ASSIGNMENT:
Which lines run from the start of the data below to the line containing "mq_ref_mem ; 37663.6 ; 13452.9 ; 1 ; 3614"? Set them down exactly, with none added.

EXCERPTED RECORDS:
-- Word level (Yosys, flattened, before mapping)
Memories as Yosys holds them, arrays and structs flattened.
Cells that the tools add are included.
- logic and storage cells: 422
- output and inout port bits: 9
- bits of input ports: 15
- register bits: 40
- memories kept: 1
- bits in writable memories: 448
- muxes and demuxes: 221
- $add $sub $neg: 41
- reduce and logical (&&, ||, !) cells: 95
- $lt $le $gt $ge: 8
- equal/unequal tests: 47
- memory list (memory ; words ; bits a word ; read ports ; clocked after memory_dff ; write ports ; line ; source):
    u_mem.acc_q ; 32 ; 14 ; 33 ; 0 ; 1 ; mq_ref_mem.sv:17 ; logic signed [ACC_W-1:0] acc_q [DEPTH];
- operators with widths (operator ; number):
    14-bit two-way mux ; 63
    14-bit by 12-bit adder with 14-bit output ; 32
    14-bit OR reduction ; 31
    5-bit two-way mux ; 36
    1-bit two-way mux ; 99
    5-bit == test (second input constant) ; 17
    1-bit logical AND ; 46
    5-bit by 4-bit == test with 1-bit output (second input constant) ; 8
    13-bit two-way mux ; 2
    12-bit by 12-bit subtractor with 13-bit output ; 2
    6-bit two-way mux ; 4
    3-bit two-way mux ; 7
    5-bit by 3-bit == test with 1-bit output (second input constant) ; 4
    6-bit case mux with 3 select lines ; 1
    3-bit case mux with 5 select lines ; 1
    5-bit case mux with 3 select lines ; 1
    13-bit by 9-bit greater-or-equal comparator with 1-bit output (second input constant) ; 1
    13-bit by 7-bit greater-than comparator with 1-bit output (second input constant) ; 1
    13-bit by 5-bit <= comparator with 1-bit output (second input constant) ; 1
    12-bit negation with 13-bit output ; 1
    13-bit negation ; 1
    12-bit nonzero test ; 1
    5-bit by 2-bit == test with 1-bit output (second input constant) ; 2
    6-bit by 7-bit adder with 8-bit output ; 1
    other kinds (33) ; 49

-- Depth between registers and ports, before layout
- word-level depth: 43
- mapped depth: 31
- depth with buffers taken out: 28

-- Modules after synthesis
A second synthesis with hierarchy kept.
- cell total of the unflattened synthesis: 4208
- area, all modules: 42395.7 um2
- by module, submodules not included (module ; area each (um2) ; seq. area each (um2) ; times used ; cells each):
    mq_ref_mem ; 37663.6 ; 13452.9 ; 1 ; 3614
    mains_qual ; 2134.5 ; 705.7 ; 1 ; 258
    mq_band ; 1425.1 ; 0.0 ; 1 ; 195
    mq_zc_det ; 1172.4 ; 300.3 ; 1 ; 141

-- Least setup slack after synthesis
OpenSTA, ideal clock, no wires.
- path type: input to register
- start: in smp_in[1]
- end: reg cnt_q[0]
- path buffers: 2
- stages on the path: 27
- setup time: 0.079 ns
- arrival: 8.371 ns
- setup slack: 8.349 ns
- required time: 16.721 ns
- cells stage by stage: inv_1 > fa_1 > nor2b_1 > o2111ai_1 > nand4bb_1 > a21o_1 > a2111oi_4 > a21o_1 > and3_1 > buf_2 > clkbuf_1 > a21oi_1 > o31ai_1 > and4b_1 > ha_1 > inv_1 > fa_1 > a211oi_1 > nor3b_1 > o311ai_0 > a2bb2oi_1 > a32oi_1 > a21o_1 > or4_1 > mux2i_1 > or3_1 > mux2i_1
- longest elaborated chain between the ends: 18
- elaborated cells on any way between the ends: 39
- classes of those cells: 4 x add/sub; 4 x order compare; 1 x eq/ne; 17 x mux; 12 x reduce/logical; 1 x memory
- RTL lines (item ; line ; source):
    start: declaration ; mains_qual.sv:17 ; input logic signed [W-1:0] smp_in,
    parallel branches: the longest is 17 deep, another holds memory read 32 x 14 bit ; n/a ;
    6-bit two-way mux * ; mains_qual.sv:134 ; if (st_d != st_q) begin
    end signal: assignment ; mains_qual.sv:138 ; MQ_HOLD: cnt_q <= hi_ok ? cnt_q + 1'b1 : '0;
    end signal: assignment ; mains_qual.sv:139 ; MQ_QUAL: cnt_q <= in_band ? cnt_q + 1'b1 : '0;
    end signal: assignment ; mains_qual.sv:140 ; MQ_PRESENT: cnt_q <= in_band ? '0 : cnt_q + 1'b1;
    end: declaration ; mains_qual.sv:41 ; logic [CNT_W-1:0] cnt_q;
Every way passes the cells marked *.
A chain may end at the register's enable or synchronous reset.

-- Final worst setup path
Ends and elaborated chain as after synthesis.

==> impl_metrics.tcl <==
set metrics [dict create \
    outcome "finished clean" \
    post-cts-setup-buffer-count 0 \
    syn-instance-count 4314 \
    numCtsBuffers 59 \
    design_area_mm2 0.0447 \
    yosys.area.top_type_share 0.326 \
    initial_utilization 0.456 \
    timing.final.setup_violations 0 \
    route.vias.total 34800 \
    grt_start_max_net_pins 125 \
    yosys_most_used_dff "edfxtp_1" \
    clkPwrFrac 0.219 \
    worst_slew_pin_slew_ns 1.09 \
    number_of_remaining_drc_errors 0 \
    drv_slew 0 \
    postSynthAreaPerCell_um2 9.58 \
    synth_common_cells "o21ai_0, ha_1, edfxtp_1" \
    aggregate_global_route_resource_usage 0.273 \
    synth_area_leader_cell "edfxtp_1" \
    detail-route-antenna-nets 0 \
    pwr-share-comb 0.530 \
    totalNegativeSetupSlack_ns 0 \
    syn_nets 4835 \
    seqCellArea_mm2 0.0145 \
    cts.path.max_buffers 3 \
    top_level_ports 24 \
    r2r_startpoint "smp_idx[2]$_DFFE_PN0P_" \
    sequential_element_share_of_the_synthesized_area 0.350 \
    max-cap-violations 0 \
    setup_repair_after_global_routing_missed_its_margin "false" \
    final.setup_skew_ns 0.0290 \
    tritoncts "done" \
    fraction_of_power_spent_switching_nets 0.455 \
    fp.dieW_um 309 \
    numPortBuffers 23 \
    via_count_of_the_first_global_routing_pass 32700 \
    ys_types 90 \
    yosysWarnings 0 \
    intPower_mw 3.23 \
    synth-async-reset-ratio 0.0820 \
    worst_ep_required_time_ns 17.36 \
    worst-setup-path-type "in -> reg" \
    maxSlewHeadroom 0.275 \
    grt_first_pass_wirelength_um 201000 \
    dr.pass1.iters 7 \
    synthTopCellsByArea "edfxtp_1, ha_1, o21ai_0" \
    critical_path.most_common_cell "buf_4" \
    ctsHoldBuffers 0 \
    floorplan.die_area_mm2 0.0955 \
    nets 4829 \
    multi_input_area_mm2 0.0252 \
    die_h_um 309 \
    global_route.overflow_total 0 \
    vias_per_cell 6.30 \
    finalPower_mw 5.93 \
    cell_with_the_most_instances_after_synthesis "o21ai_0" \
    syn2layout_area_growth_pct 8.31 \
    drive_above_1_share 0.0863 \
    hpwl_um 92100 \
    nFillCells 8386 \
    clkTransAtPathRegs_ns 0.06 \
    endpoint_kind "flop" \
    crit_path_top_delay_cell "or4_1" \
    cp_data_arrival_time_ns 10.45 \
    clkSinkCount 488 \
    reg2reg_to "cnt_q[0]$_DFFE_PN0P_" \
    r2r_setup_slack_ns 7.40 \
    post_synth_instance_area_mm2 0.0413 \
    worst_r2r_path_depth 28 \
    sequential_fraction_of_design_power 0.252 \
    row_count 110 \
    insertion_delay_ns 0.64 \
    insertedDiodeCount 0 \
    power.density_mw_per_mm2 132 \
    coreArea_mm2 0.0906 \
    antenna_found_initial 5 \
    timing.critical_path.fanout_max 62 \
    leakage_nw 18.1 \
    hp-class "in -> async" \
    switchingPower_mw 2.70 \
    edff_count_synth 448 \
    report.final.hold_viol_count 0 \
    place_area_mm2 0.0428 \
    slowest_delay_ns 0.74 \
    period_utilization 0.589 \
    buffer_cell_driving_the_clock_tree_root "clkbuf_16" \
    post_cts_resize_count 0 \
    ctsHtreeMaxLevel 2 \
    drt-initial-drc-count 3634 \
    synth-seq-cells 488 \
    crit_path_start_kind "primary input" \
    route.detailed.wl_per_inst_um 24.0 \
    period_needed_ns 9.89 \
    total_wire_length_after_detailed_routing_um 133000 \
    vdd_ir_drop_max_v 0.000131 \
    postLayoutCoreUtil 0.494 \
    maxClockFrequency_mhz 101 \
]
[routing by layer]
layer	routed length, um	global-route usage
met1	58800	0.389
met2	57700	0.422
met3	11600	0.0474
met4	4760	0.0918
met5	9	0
$ cat src/rtl/iso_glitch_filter.sv
module iso_glitch_filter #(
  parameter int FILT_LEN    = 3,
  parameter int SYNC_STAGES = 2
) (
  input  logic clk,
  input  logic rst,
  input  logic raw_i,
  output logic level_o
);
  localparam int CW = $clog2(FILT_LEN + 1);

  logic [SYNC_STAGES-1:0] sync_q;
  logic [CW-1:0]          run_q;
  logic                   level_q;
  logic                   samp;

  assign samp    = sync_q[SYNC_STAGES-1];
  assign level_o = level_q;

  // The idle level is high, which matches the failsafe value.
  always_ff @(posedge clk) begin
    if (rst) begin
      sync_q  <= '1;
      run_q   <= '0;
      level_q <= 1'b1;
    end else begin
      sync_q <= {sync_q[SYNC_STAGES-2:0], raw_i};
      if (samp != level_q) begin
        if (run_q == CW'(FILT_LEN - 1)) begin
          level_q <= samp;
          run_q   <= '0;
        end else begin
          run_q <= run_q + 1'b1;
        end
      end else begin
        run_q <= '0;
      end
    end
  end

  // A change of the filtered level needs the sampled input at the new
  // value for at least the two cycles before it.
  generate
    if (FILT_LEN >= 2) begin : g_filt_chk
      p_filter_settled_r4: assert property (@(posedge clk) disable iff (rst)
        (level_q != $past(level_q)) |-> ($past(samp) == level_q && $past(samp, 2) == level_q));
    end
  endgenerate

endmodule

$ cat src/rtl/iso_tx_encoder.sv
module iso_tx_encoder
  import iso_link_pkg::*;
#(
  parameter int REFRESH_PERIOD = 1000
) (
  input  logic      clk,
  input  logic      rst,
  input  logic      pwr_i,
  input  logic      level_i,
  output link_sym_t sym_o
);
  localparam int RW = $clog2(REFRESH_PERIOD + 1);

  logic [RW-1:0] ref_cnt_q;
  logic          last_q;
  link_sym_t     sym_q;
  logic          due;
  logic          edge_now;

  assign due      = (ref_cnt_q == RW'(REFRESH_PERIOD - 1));
  assign edge_now = (level_i != last_q);
  assign sym_o    = sym_q;

  always_ff @(posedge clk) begin
    if (rst || !pwr_i) begin
      ref_cnt_q  <= '0;
      last_q     <= level_i;
      sym_q.kind <= SYM_NONE;
      sym_q.level <= 1'b1;
    end else begin
      ref_cnt_q   <= due ? '0 : ref_cnt_q + 1'b1;
      last_q      <= level_i;
      sym_q.kind  <= sym_kind_e'({due, edge_now});
      sym_q.level <= level_i;
    end
  end

  p_edge_emits_r3: assert property (@(posedge clk) disable iff (rst)
    (pwr_i && edge_now) |=> (sym_has_edge(sym_q) && sym_q.level == $past(level_i)));

  p_quiet_unpowered_r7: assert property (@(posedge clk) disable iff (rst)
    !pwr_i |=> (sym_q.kind == SYM_NONE));

  generate
    if (REFRESH_PERIOD >= 2) begin : g_ref_chk
      p_refresh_spaced_r6: assert property (@(posedge clk) disable iff (rst)
        sym_has_refresh(sym_q) |=> !sym_has_refresh(sym_q));
    end
  endgenerate

endmodule

$ cat src/rtl/iso_rx_decoder.sv
module iso_rx_decoder
  import iso_link_pkg::*;
#(
  parameter int TIMEOUT  = 4000,
  parameter int ACT_HOLD = 2000
) (
  input  logic      clk,
  input  logic      rst,
  input  link_sym_t sym_i,
  output logic      dout_o,
  output logic      failsafe_o,
  output logic      path_fast_o
);
  localparam int WW = $clog2(TIMEOUT + 1);
  localparam int AW = $clog2(ACT_HOLD + 1);

  logic [WW-1:0] wd_q, wd_d;
  logic [AW-1:0] act_q, act_d;
  logic          fast_lvl_q, fast_lvl_d;
  logic          slow_lvl_q, slow_lvl_d;
  logic          fs_q, fs_d;
  logic          sel_fast_q, sel_fast_d;
  logic          dout_q, dout_d;
  logic          got_edge, got_ref;

  assign got_edge = sym_has_edge(sym_i);
  assign got_ref  = sym_has_refresh(sym_i);

  always_comb begin
    // Loss-of-refresh watchdog, saturating at the timeout.
    if (got_ref) begin
      wd_d = '0;
      fs_d = 1'b0;
    end else if (wd_q == WW'(TIMEOUT - 1)) begin
      wd_d = wd_q;
      fs_d = 1'b1;
    end else begin
      wd_d = wd_q + 1'b1;
      fs_d = fs_q;
    end

    // Fast level follows every symbol, slow level only refreshes.
    fast_lvl_d = (sym_i.kind != SYM_NONE) ? sym_i.level : fast_lvl_q;
    slow_lvl_d = got_ref ? sym_i.level : slow_lvl_q;

    // Activity window that selects the fast path.
    if (got_edge)        act_d = AW'(ACT_HOLD);
    else if (act_q != 0) act_d = act_q - 1'b1;
    else                 act_d = act_q;
    sel_fast_d = (act_d != 0);

    if (fs_d)            dout_d = 1'b1;
    else if (sel_fast_d) dout_d = fast_lvl_d;
    else                 dout_d = slow_lvl_d;
  end

  always_ff @(posedge clk) begin
    if (rst) begin
      wd_q       <= '0;
      act_q      <= '0;
      fast_lvl_q <= 1'b1;
      slow_lvl_q <= 1'b1;
      fs_q       <= 1'b1;
      sel_fast_q <= 1'b0;
      dout_q     <= 1'b1;
    end else begin
      wd_q       <= wd_d;
      act_q      <= act_d;
      fast_lvl_q <= fast_lvl_d;
      slow_lvl_q <= slow_lvl_d;
      fs_q       <= fs_d;
      sel_fast_q <= sel_fast_d;
      dout_q     <= dout_d;
    end
  end

  assign dout_o      = dout_q;
  assign failsafe_o  = fs_q;
  assign path_fast_o = sel_fast_q;

  p_fs_output_high_r7: assert property (@(posedge clk) disable iff (rst)
    fs_q |-> dout_q);

  p_refresh_clears_fs_r9: assert property (@(posedge clk) disable iff (rst)
    got_ref |=> !fs_q);

  p_release_level_r2: assert property (@(posedge clk) disable iff (rst)
    (fs_q != $past(fs_q) && !fs_q) |-> (dout_q == $past(sym_i.level)));

  p_fast_after_edge_r5: assert property (@(posedge clk) disable iff (rst)
    got_edge |=> sel_fast_q);

endmodule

ANSWER TO THIS EXERCISE:
-- Word level (Yosys, flattened, before mapping)
Memories as Yosys holds them, arrays and structs flattened.
Cells that the tools add are included.
- logic and storage cells: 422
- output and inout port bits: 9
- bits of input ports: 15
- register bits: 40
- memories kept: 1
- bits in writable memories: 448
- muxes and demuxes: 221
- $add $sub $neg: 41
- reduce and logical (&&, ||, !) cells: 95
- $lt $le $gt $ge: 8
- equal/unequal tests: 47
- memory list (memory ; words ; bits a word ; read ports ; clocked after memory_dff ; write ports ; line ; source):
    u_mem.acc_q ; 32 ; 14 ; 33 ; 0 ; 1 ; mq_ref_mem.sv:17 ; logic signed [ACC_W-1:0] acc_q [DEPTH];
- operators with widths (operator ; number):
    14-bit two-way mux ; 63
    14-bit by 12-bit adder with 14-bit output ; 32
    14-bit OR reduction ; 31
    5-bit two-way mux ; 36
    1-bit two-way mux ; 99
    5-bit == test (second input constant) ; 17
    1-bit logical AND ; 46
    5-bit by 4-bit == test with 1-bit output (second input constant) ; 8
    13-bit two-way mux ; 2
    12-bit by 12-bit subtractor with 13-bit output ; 2
    6-bit two-way mux ; 4
    3-bit two-way mux ; 7
    5-bit by 3-bit == test with 1-bit output (second input constant) ; 4
    6-bit case mux with 3 select lines ; 1
    3-bit case mux with 5 select lines ; 1
    5-bit case mux with 3 select lines ; 1
    13-bit by 9-bit greater-or-equal comparator with 1-bit output (second input constant) ; 1
    13-bit by 7-bit greater-than comparator with 1-bit output (second input constant) ; 1
    13-bit by 5-bit <= comparator with 1-bit output (second input constant) ; 1
    12-bit negation with 13-bit output ; 1
    13-bit negation ; 1
    12-bit nonzero test ; 1
    5-bit by 2-bit == test with 1-bit output (second input constant) ; 2
    6-bit by 7-bit adder with 8-bit output ; 1
    other kinds (33) ; 49

-- Depth between registers and ports, before layout
- word-level depth: 43
- mapped depth: 31
- depth with buffers taken out: 28

-- Modules after synthesis
A second synthesis with hierarchy kept.
- cell total of the unflattened synthesis: 4208
- area, all modules: 42395.7 um2
- by module, submodules not included (module ; area each (um2) ; seq. area each (um2) ; times used ; cells each):
    mq_ref_mem ; 37663.6 ; 13452.9 ; 1 ; 3614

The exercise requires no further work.